Parabolic blowoffs after long secular bulls are exceedingly
dangerous. Once all potential buyers are seduced in by the deadly allure of
quick riches, only sellers remain so the ridiculously high prices instantly
collapse. And indeed that happened right after gold's secular-bull climax on
January 21st, 1980. The next trading day alone, gold plummeted a breathtaking
13.2%! A day later this crash extended to 18.2%.
Within less
than 2 months, gold collapsed vertically by 45% in real terms (43% nominal).
Over half the irrational, euphoric parabolic ascent was erased as quickly as
it had arisen. This post-parabola collapse or even crash is another hallmark
of secular-bull climaxes. If the ascent to a major interim high isn't extreme
enough to drive a parabolic blowoff, then the
subsequent collapse won't arrive either.
And when you
look at gold's latest August 2011 peak over a similar chart span in constant
2012 dollars with the same vertical axis, the contrast couldn't be starker.
Last summer gold certainly saw no parabolic ascent from a secular
perspective, and therefore no subsequent collapse. If you scroll back and
forth between these two charts, it is amazing anyone can honestly call last
August a bull climax.
In real
terms, gold started at a considerably higher level about 5 years before this
latest topping than we saw over a similar timeframe before January 1980.
Since 2009 (the post-stock-panic years), gold has been gradually
climbing in a normal bull-market uptrend. In the months leading into its
August 2011 peak, there was a breakout but it was unremarkable compared to an
actual parabolic ascent.
Nevertheless,
gold was definitely very overbought last
summer. I was one of the rare contrarians bold enough to publicly warn about
this dangerous technical situation the trading day before it topped. But
overbought conditions happen from time to time in all ongoing bulls, they are
nothing particularly special. Despite gold's strong and anomalous summer
rally last year, it was nowhere close to looking parabolic.
In the final
5 months of gold's ascent into that peak, only about 1/3rd of this metal's
total gains since early 2007 were seen. This is a polar contrast to the
3/4ths of total gains seen in the final 5 months leading up to January 1980's
secular-bull climax. A bull-ending parabolic ascent needs to rocket far
enough and fast enough to ensure the lion's share of multi-year gains accrue in
a matter of months.
This latest
5ish-year run was also much smaller than the similar run leading into that
earlier bull climax. In real terms gold was only up 180% (213% nominal)
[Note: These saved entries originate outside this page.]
**src/rtl/mips_memsys.sv**
```systemverilog
// Unified byte-wide program/data memory for the multicycle MIPS core with streaming loader and I/O window.
// Define MEMSYS_CHECKSUM_EN to treat the load_last byte as a mod-256 checksum of the stream.
module mips_memsys #(
    parameter int               WIDTH      = 8,
    parameter int               ADRBITS    = 8,
    parameter logic [WIDTH-1:0] IO_OUT_ADR = 8'hFF,
    parameter logic [WIDTH-1:0] HALT_ADR   = 8'hFE
) (
    input  logic             clk,
    input  logic             reset,
    input  logic             restart,
    input  logic             load_valid,
    output logic             load_ready,
    input  logic [WIDTH-1:0] load_data,
    input  logic             load_last,
    output logic             cpu_reset,
    input  logic [WIDTH-1:0] adr,
    input  logic [WIDTH-1:0] writedata,
    input  logic             memread,
    input  logic             memwrite,
    output logic [WIDTH-1:0] memdata,
    output logic [WIDTH-1:0] out_port,
    output logic             out_strobe,
    output logic             halted,
    output logic             load_ovf,
    output logic             err
);

    localparam int DEPTH = 1 << ADRBITS;

    typedef enum logic [1:0] {S_LOAD, S_RUN, S_HALT, S_ERROR} state_t;

    state_t             state_q, state_d;
    logic [ADRBITS-1:0] ptr_q, ptr_d;
    logic               cpu_reset_q, cpu_reset_d;
    logic [WIDTH-1:0]   out_port_q, out_port_d;
    logic               out_strobe_q, out_strobe_d;
    logic               halted_q, halted_d;
    logic               load_ovf_q, load_ovf_d;
`ifdef MEMSYS_CHECKSUM_EN
    logic               err_q, err_d;
    logic [WIDTH-1:0]   sum_q, sum_d;
`endif

    logic [WIDTH-1:0]   mem [DEPTH];
    logic               mem_we;
    logic [ADRBITS-1:0] mem_wa;
    logic [WIDTH-1:0]   mem_wd;

    logic [ADRBITS-1:0] adr_idx;
    logic               load_fire;
    logic               ptr_full;

    assign adr_idx    = adr[ADRBITS-1:0];
    assign load_ready = (state_q == S_LOAD) & ~restart;
    assign load_fire  = load_valid & load_ready;
    assign ptr_full   = &ptr_q;

    always_comb begin
        state_d      = state_q;
        ptr_d        = ptr_q;
        cpu_reset_d  = cpu_reset_q;
        out_port_d   = out_port_q;
        out_strobe_d = 1'b0;
        halted_d     = halted_q;
        load_ovf_d   = load_ovf_q;
        mem_we       = 1'b0;
        mem_wa       = adr_idx;
        mem_wd       = writedata;
`ifdef MEMSYS_CHECKSUM_EN
        err_d        = err_q;
        sum_d        = sum_q;
`endif
        if (restart) begin
            state_d     = S_LOAD;
            ptr_d       = '0;
            cpu_reset_d = 1'b1;
            halted_d    = 1'b0;
            load_ovf_d  = 1'b0;
`ifdef MEMSYS_CHECKSUM_EN
            err_d       = 1'b0;
            sum_d       = '0;
`endif
        end else begin
            case (state_q)
                S_LOAD: begin
                    if (load_fire) begin
`ifdef MEMSYS_CHECKSUM_EN
                        if (load_last) begin
                            if (load_data == sum_q) begin
                                state_d     = S_RUN;
                                cpu_reset_d = 1'b0;
                            end else begin
                                state_d = S_ERROR;
                                err_d   = 1'b1;
                            end
                        end else begin
                            mem_we = 1'b1;
                            mem_wa = ptr_q;
                            mem_wd = load_data;
                            sum_d  = sum_q + load_data;
                            if (ptr_full) begin
                                state_d    = S_ERROR;
                                err_d      = 1'b1;
                                load_ovf_d = 1'b1;
                            end else begin
                                ptr_d = ptr_q + 1'b1;
                            end
                        end
`else
                        mem_we = 1'b1;
                        mem_wa = ptr_q;
                        mem_wd = load_data;
                        // A byte landing in the top word ends the stream even without load_last.
                        if (load_last || ptr_full) begin
                            state_d     = S_RUN;
                            cpu_reset_d = 1'b0;
                        end
                        if (ptr_full && !load_last) begin
                            load_ovf_d = 1'b1;
                        end
                        if (!ptr_full) begin
                            ptr_d = ptr_q + 1'b1;
                        end
`endif
                    end
                end
                S_RUN: begin
                    if (memwrite) begin
                        if (adr == IO_OUT_ADR) begin
                            out_port_d   = writedata;
                            out_strobe_d = 1'b1;
                        end else if (adr == HALT_ADR) begin
                            state_d     = S_HALT;
                            cpu_reset_d = 1'b1;
                            halted_d    = 1'b1;
                        end else begin
                            mem_we = 1'b1;
                        end
                    end
                end
                default: ;
            endcase
        end
    end

    always_ff @(posedge clk or negedge reset) begin
        if (!reset) begin
            state_q      <= S_LOAD;
            ptr_q        <= '0;
            cpu_reset_q  <= 1'b1;
            out_port_q   <= '0;
            out_strobe_q <= 1'b0;
            halted_q     <= 1'b0;
            load_ovf_q   <= 1'b0;
`ifdef MEMSYS_CHECKSUM_EN
            err_q        <= 1'b0;
            sum_q        <= '0;
`endif
        end else begin
            state_q      <= state_d;
            ptr_q        <= ptr_d;
            cpu_reset_q  <= cpu_reset_d;
            out_port_q   <= out_port_d;
            out_strobe_q <= out_strobe_d;
            halted_q     <= halted_d;
            load_ovf_q   <= load_ovf_d;
`ifdef MEMSYS_CHECKSUM_EN
            err_q        <= err_d;
            sum_q        <= sum_d;
`endif
        end
    end

    // RAM contents survive reset so a partially loaded image stays visible.
    always_ff @(posedge clk) begin
        if (mem_we) begin
            mem[mem_wa] <= mem_wd;
        end
    end

    always_comb begin
        memdata = '0;
        if (memread && !cpu_reset_q) begin
            if (adr == IO_OUT_ADR) begin
                memdata = out_port_q;
            end else begin
                memdata = mem[adr_idx];
            end
        end
    end

    assign cpu_reset  = cpu_reset_q;
    assign out_port   = out_port_q;
    assign out_strobe = out_strobe_q;
    assign halted     = halted_q;
    assign load_ovf   = load_ovf_q;
`ifdef MEMSYS_CHECKSUM_EN
    assign err        = err_q;
`else
    assign err        = 1'b0;
`endif

endmodule

```
**config.mk**
```make
export PLATFORM = sky130hd
export DESIGN_NAME = mips_memsys
export DESIGN_NICKNAME = d
export VERILOG_FILES = /design/src/rtl/mips_memsys.sv
export SDC_FILE = /design/constraint.sdc
export NUM_CORES = 2
export LEC_CHECK = 0
export CORE_MARGIN = 2
export CORE_UTILIZATION = 57
export CTS_CLUSTER_DIAMETER = 100
export DETAILED_ROUTE_END_ITERATION = 8
export PLACE_DENSITY = 0.73
export SETUP_SLACK_MARGIN = 0.05
export SYNTH_ARGS = -nofsm -noshare
export SYNTH_HDL_FRONTEND = slang
export SYNTH_SLANG_ARGS = --single-unit
```
**constraint.sdc**
```tcl
create_clock -name clk -period 11.15 [get_ports clk]
set_clock_uncertainty 0.1 [all_clocks]
set_input_delay 2.23 -clock clk [delete_from_list [all_inputs] [get_ports clk]]
set_output_delay 2.23 -clock clk [all_outputs]
set_load 0.01 [all_outputs]
```
==> results.cfg <==
[status]
outcome = finished, final reports clean

[flow_run]
cap_violations = 0

[synthesis]
synth_fp_nets = 3825
syn-cell-area_um2 = 80900
synth_edf_count = 2048
synth-main-ff-cell = edfxtp_1
post_synth_num_cell_types = 64
avgSynthCellArea_um2 = 21.3
ys_ff_latch = 2070
synthArstFlopShare_pct = 1.06
synth-seq-area-share_pct = 76.7
yosys_warnings = 0
synth_cells = 3793

[global_routing]
grt_usage_pct = 27.4
grt_start_max_net_pins = 201
gr-total-overflow = 0
grt_pass1_wl_um = 285000
antenna_found_initial = 7
grt_pass1_vias = 39953

[power_and_ir_drop]
power.share.sequential_pct = 54.0
vdd_drop_max_uv = 155
power_density_nw_per_um2 = 178
pwr-share-clk_pct = 40.7
p_int_w = 0.0125
leakagePower_nw = 28.0
p_sw_share_pct = 21.8
share_comb_of_total_power_pct = 5.3
power_switching_w = 0.00348

[worst_setup_path]
cp_slowest_cell = a2111oi_0
max_stage_delay_ns = 0.89
critical_path_arrival_ns = 6.78
crit_path_cell_trace = buf_8 > buf_4 > buf_12 > mux4_2 > a22oi_1 > nand3_1 > a2111oi_0 > a211o_1 > a31oi_1 > clkdlybuf4s50_1
worst_setup_path_end_kind = output pin
critPathRequiredTime_ns = 8.82
path_class = in2out
cp_max_fo = 73
cp-start-kind = primary input

[cts]
clk_pin_slew_ns = 0.06
post_cts_buffers = 0
clk_path_buf_depth = 3
post_cts_resize_count = 0
cts_inserted_buffers = 200
cts_hold_buffers = 0
clk_latency_ns = 0.84
cts_tree = done
cts_root_buf = clkbuf_16
h-tree-depth = 4
cts.sinks = 2070

[sta]
final_hold_viol_count = 0
slew_viol_final = 0
period_share_pct = 81.7
fin_crit_ns = 9.11
worstMarginPinSlew_ns = 1.38
setup_violations = 0
slew_headroom_pct = 7.00
hold_slack_ns = 0.445
rsz0062_at_grt = false
max_freq_ghz = 0.110
tns_ns = 0

[drt]
drt_iter0_drc = 5636
wl_per_cell_um = 32.9
via_per_inst = 6.68
drtPass1Iterations = 6
routed_wl_um = 196000
route.detailed.drc = 0
via_count = 39942
drtAntennaViolNets = 0

[floorplan]
start_util_pct = 57.3
placement_rows = 138
die_y_um = 381
die_area_um2 = 145000
core_um2 = 141000
io_pins = 53
die_w_um = 381

[layout]
layout-drive-gt1-share_pct = 22.6
fillCellCount = 9291
final_nets = 3951
syn_to_final_growth_pct = 11.1

[placement]
port-buffer-count = 51
hpwl_um = 118000
gp_congestion = 0.899

[hold_path]
worstHoldPathType = reg2reg
registers in the layout (all words and copies together), names as in the netlist:
name,flops
out_strobe,1
load_ovf,1
state_q,2
out_port,8
mem,2048
cpu_reset,1
ptr_q,8
halted,1
metal layers:
metal,vias up,track usage [%],routed length [um]
met5,-,1.16,218
met2,2480,41.8,93100
met3,411,6.62,22000
li1,16078,-,-
met1,20961,38.8,73100
met4,12,10.7,7960
synth_stat cells (11+ instances only):
| library cell | instances | area, um2 |
|---|---|---|
| nand2_1 | 120 | 450 |
| nor3_1 | 22 | 110 |
| buf_1 | 11 | 41.3 |
| o22ai_1 | 40 | 250 |
| a221oi_1 | 21 | 184 |
| clkbuf_1 | 87 | 327 |
| buf_4 | 42 | 315 |
| edfxtp_1 | 2048 | 61500 |
| a21oi_1 | 19 | 95.1 |
| nand3_1 | 34 | 170 |
| a22oi_1 | 41 | 308 |
| mux4_2 | 517 | 11600 |
| mux2i_1 | 179 | 1790 |
| nor2b_1 | 13 | 81.3 |
| buf_6 | 18 | 203 |
| dfrtp_1 | 21 | 526 |
| buf_2 | 62 | 310 |
| nor2_1 | 293 | 1100 |
| o21ai_0 | 40 | 200 |
| o211ai_1 | 17 | 128 |
metrics by stage:
stage,util (%),power (W),std cells,area [um2],setup WS (ns)
6_report,63.6,0.0160,5979,89900,2.04
5_1_grt,63.6,0.0164,5975,89900,1.78
4_1_cts,63.6,0.0161,5975,89900,2.13
3_5_place_dp,59.1,0.00964,5607,83500,2.12
3_3_place_gp,59.1,0.00962,5606,83500,1.80
2_1_floorplan,-,0.00937,3793,80900,3.96
worst max-delay path, delay by kind of cell:
family,cells,cell delay [ns]
AOI/OAI and AO/OA,4,1.81
buffers and inverters,4,1.85
muxes,1,0.54
and+or+nand+nor,1,0.22
cells by family (layout without fill, tap and decap cells):
kind of cell,count (synthesis),count (layout),synth area share [%]
adder cells (fa/ha/maj),1,1,0.0155
XOR/XNOR,6,6,0.0650
AND/OR/NAND/NOR,535,535,2.82
AO/OA/AOI/OAI,244,244,2.12
other,1,5,0.00464
multiplexers,706,706,16.7
flip-flops,2070,2070,76.7
buffers and inverters,230,522,1.52
path summary, 6_finish.rpt:
path / start / endpoint / slack (ns) / cells after the start
max: adr[0] / memdata[6] / 2.04 / 10
min: cpu_reset$_DFFE_PN1P_ / cpu_reset$_DFFE_PN1P_ / 0.45 / 2
max reg2reg: state_q[1]$_DFFE_PN0P_ / mem[250][5]$_DFFE_PP_ / 6.30 / 6
min reg2reg: cpu_reset$_DFFE_PN1P_ / cpu_reset$_DFFE_PN1P_ / 0.45 / 2
max in group asynchronous: reset / cpu_reset$_DFFE_PN1P_ / 8.94 / 2
min in group asynchronous: reset / out_port[0]$_DFFE_PN0P_ / 1.69 / 2
final cells by class:
type / count / area, um2 / area share (%)
repair buffers: 144 / 1360 / 1.51
clock inverters: 114 / 1100 / 1.23
multi-input cells: 1493 / 17700 / 19.7
flip-flops and latches: 2070 / 62100 / 69.0
well taps: 1890 / 2360 / 2.63
clock buffers: 254 / 5210 / 5.79
diodes: 4 / 10.0 / 0.0111
inverters: 10 / 38.8 / 0.0432
layout by cell type, fill, tap and decap left out, drive strengths merged, types with 7 or more instances in the layout:
cell type | netlist | routed
edfxtp | 2048 | 2048
mux4 | 517 | 517
nor2 | 293 | 293
clkbuf | 87 | 254
mux2i | 179 | 179
nand2 | 120 | 120
buf | 133 | 99
clkinv | 0 | 88
clkdlybuf4s50 | 0 | 45
a22oi | 41 | 41
o21ai | 41 | 41
o22ai | 40 | 40
nand3 | 34 | 34
nor3 | 22 | 22
a221oi | 21 | 21
dfrtp | 21 | 21
a21oi | 19 | 19
o211ai | 17 | 17
inv | 10 | 17
nor2b | 13 | 13
bufinv | 0 | 12
mux2 | 10 | 10
a32oi | 9 | 9
nand4 | 7 | 7
clkinvlp | 0 | 7
power groups by stage:
stage	sequential (W)	clock (W)	combinational, W
after detailed placement	0.00880	0	0.000839
after global routing	0.00863	0.00687	0.000888
after global placement	0.00880	0	0.000820
final	0.00864	0.00651	0.000848
after CTS	0.00864	0.00658	0.000842
after floorplan	0.00886	0	0.000511
(Power assumes the default switching activity.)
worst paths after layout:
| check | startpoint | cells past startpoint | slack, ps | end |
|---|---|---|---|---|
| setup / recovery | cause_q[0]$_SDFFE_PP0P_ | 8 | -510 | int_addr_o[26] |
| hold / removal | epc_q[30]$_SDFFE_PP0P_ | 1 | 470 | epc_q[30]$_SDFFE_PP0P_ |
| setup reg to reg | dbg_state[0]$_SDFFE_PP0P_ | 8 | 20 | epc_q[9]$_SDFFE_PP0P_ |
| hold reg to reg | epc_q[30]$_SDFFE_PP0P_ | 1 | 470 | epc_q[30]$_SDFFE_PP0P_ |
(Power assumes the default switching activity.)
between early 2007 and August 2011. But back in the late 1970s, a similar yet
shorter span yielded monster gains of 514% real (732% nominal). The recent
total absence of any parabolic blowoff in gold
means there was no popular speculative mania last summer.
And such
universal euphoria is usually the only force that can drive the necessary
extreme buying to burn out and slaughter a mature secular bull. Another
telltale sign that August's topping was nothing special in the secular sense
was the selling immediately after it. Gold fell 3.5% on the next trading day,
and a total of 6.9% over two days. This is nothing compared to the 13.2% and
18.2% in January 1980.
And by the
time gold finally bounced from that correction in late December, at a low
that has held to this day, gold was only down 18% over 4.2 months. Remember
that immediately after that January 1980 secular-bull climax gold plummeted
45% in just 1.9 months! There is truly no comparison between the last known
secular-bull climax in January 1980 and gold's latest major interim high in
August 2011.
Without the
euphoric psychology of a popular speculative mania, and its resulting
vertical parabolic blowoff, it is hard to imagine a
major secular bull giving up its ghost. Secular bull markets are ultimately
driven by sentiment. They are born in obscurity when nearly everyone
has given up that market for dead after a secular bear. And as they gradually
march higher over the years, fear slowly turns to greed.
The legions
of scoffers and skeptics early in a new secular bull gradually become
believers, and ever-more capital is invested in the strongly performing bull.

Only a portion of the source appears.